Fix actions feedback race #2612

mauropasse · 2024-08-27T11:29:21Z

Fixes issue mentioned in #2451.

When executing the ActionClient, actions feedback & status had predominance over the action results, so if the client spins slower than the server feedback's rate, it will never process the action result (it will be busy processing feedbacks).

Also adding unit test to verify the fix works. The unit test also tests many other actions interactions.

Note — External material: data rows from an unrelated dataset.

**src/rtl/core/i2c_slave_address_assignment_fsm_core_assert.svh**
```systemverilog
// Assertion macros for the I2C slave address-assignment core.
`ifndef I2C_SLAVE_ADDRESS_ASSIGNMENT_FSM_CORE_ASSERT_SVH
`define I2C_SLAVE_ADDRESS_ASSIGNMENT_FSM_CORE_ASSERT_SVH

// Same-cycle implication, disabled in reset.
`define I2CAA_ASSERT_NOW(label, ante, cons) \
  label: assert property (@(posedge clk) disable iff (rst) (ante) |-> (cons)) \
    else $error("i2c address-assignment core: check failed");

// Next-cycle implication, disabled in reset.
`define I2CAA_ASSERT_NEXT(label, ante, cons) \
  label: assert property (@(posedge clk) disable iff (rst) (ante) |=> (cons)) \
    else $error("i2c address-assignment core: check failed");

`endif

```
**src/rtl/core/i2caa_pkg.sv**
```systemverilog
// Types, codes and helpers for the I2C slave address-assignment core.
package i2caa_pkg;

  localparam int ID_BYTES     = 8;
  localparam int RECORD_BYTES = 16;

  // Slave status codes (already masked with 0xF8)
  localparam logic [7:0] BS_BUS_ERROR        = 8'h00;
  localparam logic [7:0] BS_SR_SLA_ACK       = 8'h60;
  localparam logic [7:0] BS_SR_GCALL_ACK     = 8'h70;
  localparam logic [7:0] BS_SR_DATA_ACK      = 8'h80;
  localparam logic [7:0] BS_SR_DATA_NACK     = 8'h88;
  localparam logic [7:0] BS_SR_GCALL_DAT_ACK = 8'h90;
  localparam logic [7:0] BS_SR_GCALL_DAT_NAK = 8'h98;
  localparam logic [7:0] BS_SR_STOP          = 8'hA0;
  localparam logic [7:0] BS_ST_SLA_ACK       = 8'hA8;
  localparam logic [7:0] BS_ST_DATA_ACK      = 8'hB8;
  localparam logic [7:0] BS_ST_DATA_NACK     = 8'hC0;
  localparam logic [7:0] BS_ST_LAST_DATA     = 8'hC8;

  // Bit actions
  localparam logic [1:0] ACT_KEEP = 2'd0;
  localparam logic [1:0] ACT_SET  = 2'd1;
  localparam logic [1:0] ACT_CLR  = 2'd2;

  // Reported state codes
  localparam logic [2:0] FS_IDLE        = 3'd0;
  localparam logic [2:0] FS_ADDRESSED   = 3'd1;
  localparam logic [2:0] FS_GETCFG_ADDR = 3'd2;
  localparam logic [2:0] FS_ASSIGN_ID   = 3'd3;
  localparam logic [2:0] FS_ASSIGN_ADDR = 3'd4;
  localparam logic [2:0] FS_SENDING     = 3'd5;

  // Configuration register indexes
  localparam logic [2:0] CFG_GCALL_ADDR  = 3'd0;
  localparam logic [2:0] CFG_CMD_RST_DEV = 3'd1;
  localparam logic [2:0] CFG_CMD_RST_PRM = 3'd2;
  localparam logic [2:0] CFG_CMD_GET_CFG = 3'd3;
  localparam logic [2:0] CFG_CMD_ASSIGN  = 3'd4;
  localparam logic [2:0] CFG_UNIQUE_ID   = 3'd5;
  localparam logic [2:0] CFG_RECORD_TAIL = 3'd6;
  localparam logic [2:0] CFG_PERM_INIT   = 3'd7;

  typedef enum logic [5:0] {
    S_IDLE        = 6'b000001,
    S_ADDRESSED   = 6'b000010,
    S_GETCFG_ADDR = 6'b000100,
    S_ASSIGN_ID   = 6'b001000,
    S_ASSIGN_ADDR = 6'b010000,
    S_SENDING     = 6'b100000
  } state_t;

  typedef enum logic [2:0] {
    LC_NONE       = 3'd0,
    LC_RESET_DEV  = 3'd1,
    LC_RESET_PERM = 3'd2,
    LC_GET_CONFIG = 3'd3,
    LC_ASSIGN     = 3'd4
  } last_cmd_t;

  typedef struct packed {
    logic [7:0] bus_status;
    logic [7:0] rx_byte;
  } in_t;

  typedef struct packed {
    logic [1:0] ea_action;
    logic [1:0] sto_action;
    logic       tx_valid;
    logic [7:0] tx_byte;
    logic       addr_valid;
    logic [7:0] own_address;
    logic       nv_write;
    logic [7:0] nv_byte;
    logic [2:0] fsm_state;
  } out_t;

  // Byte i of a 64-bit word; zero past the word
  function automatic logic [7:0] byte_of(input logic [63:0] w, input logic [4:0] i);
    logic [7:0] b;
    b = 8'h00;
    if (i[4:3] == 2'b00) begin
      b = w[{i[2:0], 3'b000} +: 8];
    end
    return b;
  endfunction

  function automatic logic [2:0] state_code(input state_t s);
    logic [2:0] c;
    unique case (s)
      S_IDLE:        c = FS_IDLE;
      S_ADDRESSED:   c = FS_ADDRESSED;
      S_GETCFG_ADDR: c = FS_GETCFG_ADDR;
      S_ASSIGN_ID:   c = FS_ASSIGN_ID;
      S_ASSIGN_ADDR: c = FS_ASSIGN_ADDR;
      S_SENDING:     c = FS_SENDING;
      default:       c = FS_IDLE;
    endcase
    return c;
  endfunction

endpackage

```
**src/rtl/core/i2c_slave_address_assignment_fsm_core.sv**
```systemverilog
// Top level of the I2C slave address-assignment core.
// Each item is one slave event (status code and data byte) and yields exactly one
// result item: acknowledge and stop bit actions, a transmit byte, an own-address
// update and a nonvolatile address write, plus the protocol state after the event.
// An item is latched in an input register, decoded combinationally against the protocol
// state and written to the result register, so one item per clock is sustained while
// results are taken; the state update is the only loop. The input
// register keeps taking items while a result waits to be taken, until both are full.
// Configuration writes take effect at once and are meant for idle periods only.
module i2c_slave_address_assignment_fsm_core (
  input  logic              clk,
  input  logic              rst,
  input  logic              in_valid,
  output logic              in_ready,
  input  i2caa_pkg::in_t    in_item,
  output logic              out_valid,
  input  logic              out_ready,
  output i2caa_pkg::out_t   out_item,
  input  logic              cfg_we,
  input  logic [2:0]        cfg_index,
  input  logic [63:0]       cfg_data
);
  import i2caa_pkg::*;

  // Configuration
  logic [7:0]  gcall_addr;
  logic [7:0]  cmd_rst_dev;
  logic [7:0]  cmd_rst_perm;
  logic [7:0]  cmd_get_cfg;
  logic [7:0]  cmd_assign;
  logic [63:0] unique_id;
  logic [63:0] record_tail;

  // Protocol state
  state_t      state, state_next;
  last_cmd_t   last_cmd, last_cmd_next;
  logic [7:0]  soft_addr, soft_addr_next;
  logic [7:0]  perm_addr, perm_addr_next;
  logic [7:0]  sent_byte, sent_byte_next;
  logic [4:0]  byte_count, byte_count_next;

  // Input stage
  logic        s1_valid;
  in_t         s1_item;
  logic        advance;

  out_t        res_next;
  logic        gen_rst, rel_tx, rel_rx, set_own;
  logic [7:0]  st, rx;
  logic [4:0]  count_inc;
  logic [4:0]  tail_idx;
  logic [7:0]  rec_byte;

  assign advance  = s1_valid && (!out_valid || out_ready);
  assign in_ready = !s1_valid || advance;

  assign st        = s1_item.bus_status;
  assign rx        = s1_item.rx_byte;
  assign count_inc = byte_count + 5'd1;
  assign tail_idx  = byte_count - 5'(ID_BYTES);
  assign rec_byte  = (byte_count < 5'(ID_BYTES)) ? byte_of(unique_id, byte_count)
                                                 : byte_of(record_tail, tail_idx);

  always_comb begin
    state_next      = state;
    last_cmd_next   = last_cmd;
    soft_addr_next  = soft_addr;
    perm_addr_next  = perm_addr;
    sent_byte_next  = sent_byte;
    byte_count_next = byte_count;
    res_next        = '0;
    gen_rst         = 1'b0;
    rel_tx          = 1'b0;
    rel_rx          = 1'b0;
    set_own         = 1'b0;

    if (st == BS_SR_STOP) begin
      state_next          = S_IDLE;
      res_next.ea_action  = ACT_SET;
      res_next.sto_action = ACT_CLR;
    end else begin
      unique case (state)
        S_IDLE: begin
          case (st) inside
            BS_SR_SLA_ACK: begin
              last_cmd_next = LC_NONE;
              gen_rst       = 1'b1;
            end
            BS_SR_GCALL_ACK: state_next = S_ADDRESSED;
            BS_ST_SLA_ACK: begin
              if ((rx & 8'hFE) == gcall_addr) begin
                if (last_cmd == LC_GET_CONFIG) begin
                  sent_byte_next    = 8'(RECORD_BYTES);
                  res_next.tx_valid = 1'b1;
                  res_next.tx_byte  = 8'(RECORD_BYTES);
                  state_next        = S_SENDING;
                  byte_count_next   = 5'd0;
                end else begin
                  rel_tx = 1'b1;
                end
              end else begin
                gen_rst = 1'b1;
              end
            end
            BS_ST_LAST_DATA, BS_SR_STOP: begin
              res_next.ea_action  = ACT_SET;
              res_next.sto_action = ACT_CLR;
            end
            BS_ST_DATA_ACK, BS_SR_DATA_ACK, BS_SR_GCALL_DAT_ACK: rel_rx = 1'b1;
            BS_BUS_ERROR, BS_ST_DATA_NACK, BS_SR_DATA_NACK, BS_SR_GCALL_DAT_NAK:
              rel_tx = 1'b1;
            default: begin
              res_next.ea_action  = ACT_SET;
              res_next.sto_action = ACT_SET;
            end
          endcase
        end
        S_ADDRESSED: begin
          if (st != BS_SR_GCALL_DAT_ACK) begin
            gen_rst = 1'b1;
          end else if (rx == cmd_rst_dev) begin
            last_cmd_next  = LC_RESET_DEV;
            state_next     = S_IDLE;
            soft_addr_next = 8'h00;
            set_own        = 1'b1;
          end else if (rx == cmd_rst_perm) begin
            last_cmd_next  = (perm_addr != 8'h00) ? LC_NONE : LC_RESET_PERM;
            state_next     = S_IDLE;
            soft_addr_next = perm_addr;
            set_own        = 1'b1;
          end else if (rx == cmd_get_cfg) begin
            last_cmd_next = LC_GET_CONFIG;
            state_next    = S_GETCFG_ADDR;
          end else if (rx == cmd_assign) begin
            last_cmd_next   = LC_ASSIGN;
            byte_count_next = 5'd0;
            state_next      = S_ASSIGN_ID;
          end else begin
            rel_rx = 1'b1;
          end
        end
        S_GETCFG_ADDR: begin
          if (st == BS_SR_GCALL_DAT_ACK) begin
            state_next          = S_IDLE;
            res_next.ea_action  = ACT_SET;
            res_next.sto_action = ACT_SET;
            if (soft_addr != rx) begin
              last_cmd_next = LC_NONE;
            end
          end else begin
            gen_rst = 1'b1;
          end
        end
        S_ASSIGN_ID: begin
          if (st == BS_SR_GCALL_DAT_ACK) begin
            if (rx == byte_of(unique_id, byte_count)) begin
              byte_count_next = count_inc;
              if (count_inc == 5'(ID_BYTES)) begin
                state_next = S_ASSIGN_ADDR;
              end
            end else begin
              rel_rx = 1'b1;
            end
          end else begin
            gen_rst = 1'b1;
          end
        end
        S_ASSIGN_ADDR: begin
          if (st == BS_SR_GCALL_DAT_ACK) begin
            soft_addr_next = {rx[7:1], 1'b0};
            if (rx[0]) begin
              perm_addr_next    = {rx[7:1], 1'b0};
              res_next.nv_write = 1'b1;
              res_next.nv_byte  = {rx[7:1], 1'b0};
            end
            state_next          = S_IDLE;
            set_own             = 1'b1;
            res_next.ea_action  = ACT_SET;
            res_next.sto_action = ACT_SET;
            last_cmd_next       = LC_NONE;
          end else begin
            gen_rst = 1'b1;
          end
        end
        S_SENDING: begin
          if (st == BS_ST_DATA_ACK) begin
            if (rx != sent_byte) begin
              rel_tx = 1'b1;
            end else begin
              sent_byte_next    = rec_byte;
              res_next.tx_valid = 1'b1;
              res_next.tx_byte  = rec_byte;
              byte_count_next   = count_inc;
              if (count_inc == 5'(RECORD_BYTES)) begin
                state_next         = S_IDLE;
                res_next.ea_action = ACT_CLR;
              end else begin
                res_next.ea_action = ACT_SET;
              end
            end
          end else begin
            gen_rst = 1'b1;
          end
        end
        default: ;
      endcase
    end

    // Common reset path for unexpected events
    if (gen_rst) begin
      case (st) inside
        BS_ST_LAST_DATA, BS_SR_STOP, BS_ST_DATA_NACK, BS_SR_DATA_NACK,
        BS_SR_GCALL_DAT_NAK: begin
          state_next          = S_IDLE;
          res_next.ea_action  = ACT_SET;
          res_next.sto_action = ACT_CLR;
        end
        BS_BUS_ERROR: rel_tx = 1'b1;
        default:      rel_rx = 1'b1;
      endcase
    end

    if (rel_tx) begin
      state_next          = S_IDLE;
      last_cmd_next       = LC_NONE;
      res_next.tx_valid   = 1'b1;
      res_next.tx_byte    = 8'hFF;
      res_next.ea_action  = ACT_SET;
      res_next.sto_action = ACT_SET;
    end
    if (rel_rx) begin
      state_next          = S_IDLE;
      last_cmd_next       = LC_NONE;
      res_next.tx_valid   = 1'b1;
      res_next.tx_byte    = 8'hFF;
      res_next.ea_action  = ACT_CLR;
      res_next.sto_action = ACT_SET;
    end
    if (set_own) begin
      res_next.addr_valid  = 1'b1;
      res_next.own_address = soft_addr_next | 8'h01;
    end
    res_next.fsm_state = state_code(state_next);
  end

  // Input register
  always_ff @(posedge clk) begin
    if (rst) begin
      s1_valid <= 1'b0;
    end else if (in_ready) begin
      s1_valid <= in_valid;
    end
    if (in_valid && in_ready) begin
      s1_item <= in_item;
    end
  end

  // Result register
  always_ff @(posedge clk) begin
    if (rst) begin
      out_valid <= 1'b0;
    end else if (advance) begin
      out_valid <= 1'b1;
    end else if (out_ready) begin
      out_valid <= 1'b0;
    end
    if (advance) begin
      out_item <= res_next;
    end
  end

  // Protocol state and configuration
  always_ff @(posedge clk) begin
    if (rst) begin
      state        <= S_IDLE;
      last_cmd     <= LC_NONE;
      soft_addr    <= 8'h00;
      perm_addr    <= 8'h00;
      sent_byte    <= 8'h00;
      byte_count   <= 5'd0;
      gcall_addr   <= 8'h00;
      cmd_rst_dev  <= 8'h01;
      cmd_rst_perm <= 8'h02;
      cmd_get_cfg  <= 8'h03;
      cmd_assign   <= 8'h04;
      unique_id    <= 64'd0;
      record_tail  <= 64'd0;
    end else begin
      if (advance) begin
        state      <= state_next;
        last_cmd   <= last_cmd_next;
        soft_addr  <= soft_addr_next;
        perm_addr  <= perm_addr_next;
        sent_byte  <= sent_byte_next;
        byte_count <= byte_count_next;
      end
      if (cfg_we) begin
        unique case (cfg_index)
          CFG_GCALL_ADDR:  gcall_addr   <= cfg_data[7:0];
          CFG_CMD_RST_DEV: cmd_rst_dev  <= cfg_data[7:0];
          CFG_CMD_RST_PRM: cmd_rst_perm <= cfg_data[7:0];
          CFG_CMD_GET_CFG: cmd_get_cfg  <= cfg_data[7:0];
          CFG_CMD_ASSIGN:  cmd_assign   <= cfg_data[7:0];
          CFG_UNIQUE_ID:   unique_id    <= cfg_data;
          CFG_RECORD_TAIL: record_tail  <= cfg_data;
          CFG_PERM_INIT:   perm_addr    <= cfg_data[7:0];
          default: ;
        endcase
      end
    end
  end

`include "i2c_slave_address_assignment_fsm_core_assert.svh"

  `I2CAA_ASSERT_NEXT(a_result_follows, advance, out_valid)
  `I2CAA_ASSERT_NOW(a_nv_with_own, out_valid && out_item.nv_write, out_item.addr_valid && (out_item.own_address == (out_item.nv_byte | 8'h01)))
  `I2CAA_ASSERT_NOW(a_sending_loads_tx, out_valid && (out_item.fsm_state == FS_SENDING), out_item.tx_valid)

endmodule
```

Signed-off-by: Mauro Passerino <[email protected]>

- See ros2#2451 Signed-off-by: Mauro Passerino <[email protected]>

ahcorde · 2024-08-27T11:32:58Z

rclcpp_action/test/test_actions.cpp

+        test_info = std::make_shared<TestInfo>();
+        rclcpp::init(0, nullptr);
+        auto p = GetParam();
+        std::cout << "Test permutation: "


#include <iostream>

done in 13a27f6

ahcorde · 2024-08-27T11:33:07Z

rclcpp_action/test/test_actions.cpp

+                  << (p.use_client_ipc ? "IPC Client }" : "Non-IPC Client }") << std::endl;
+
+        executor = test_info->create_executor(p.use_events_executor);
+        executor_thread = std::thread([&]() {


include <thread>

done in 13a27f6

ahcorde · 2024-08-27T11:33:33Z

rclcpp_action/test/test_actions.cpp

+        rclcpp::shutdown();
+    }
+
+    rclcpp::Executor::UniquePtr executor;


include <memory>

done in 13a27f6

ahcorde · 2024-08-27T11:33:48Z

rclcpp_action/test/test_actions.cpp

+    executor->add_node(server_node);
+    executor->add_node(client_node);
+
+    bool server_available = action_client->wait_for_action_server(std::chrono::seconds(1));


include <chrono>

ahcorde · 2024-08-27T11:36:21Z

rclcpp_action/test/test_actions.hpp

+// See the License for the specific language governing permissions and
+// limitations under the License.#include <gtest/gtest.h>
+
+#pragma once


please use include guards

done in 13a27f6

ahcorde · 2024-08-27T11:36:39Z

rclcpp_action/test/test_actions.hpp

+  rclcpp_action::GoalResponse
+  handle_goal(
+    const rclcpp_action::GoalUUID & uuid,
+    std::shared_ptr<const Fibonacci::Goal> goal)


include <memory>

ahcorde · 2024-08-27T11:37:06Z

rclcpp_action/test/test_actions.hpp

+  }
+
+  bool result_is_correct(
+    std::vector<int> result_sequence,


include <vector>

ahcorde · 2024-08-27T11:37:18Z

rclcpp_action/test/test_actions.hpp

+      return false;
+    }
+
+    for (size_t i = 0; i < result_sequence.size(); i++) {


Suggested change

for (size_t i = 0; i < result_sequence.size(); i++) {

for (size_t i = 0; i < result_sequence.size(); ++i) {

ahcorde · 2024-08-27T11:37:42Z

rclcpp_action/test/test_actions.hpp

+
+private:
+  GoalHandleSharedPtr server_goal_handle_;
+  std::atomic<bool> result_cb_called{false};


include <atomic>

ahcorde · 2024-08-27T11:40:04Z

rclcpp_action/test/test_actions.cpp

+
+    auto result_future = action_client->async_get_result(goal_handle);
+    auto result_response_wait = result_future.wait_for(std::chrono::seconds(5));
+    ASSERT_TRUE(result_response_wait == std::future_status::ready) << "Cancel result response not on time";


include <future> and probably linters will fail here, this line has more then 100 characters

fujitatomoya · 2024-08-27T17:01:49Z

this PR includes #2471 with latest code base, so i will close #2471.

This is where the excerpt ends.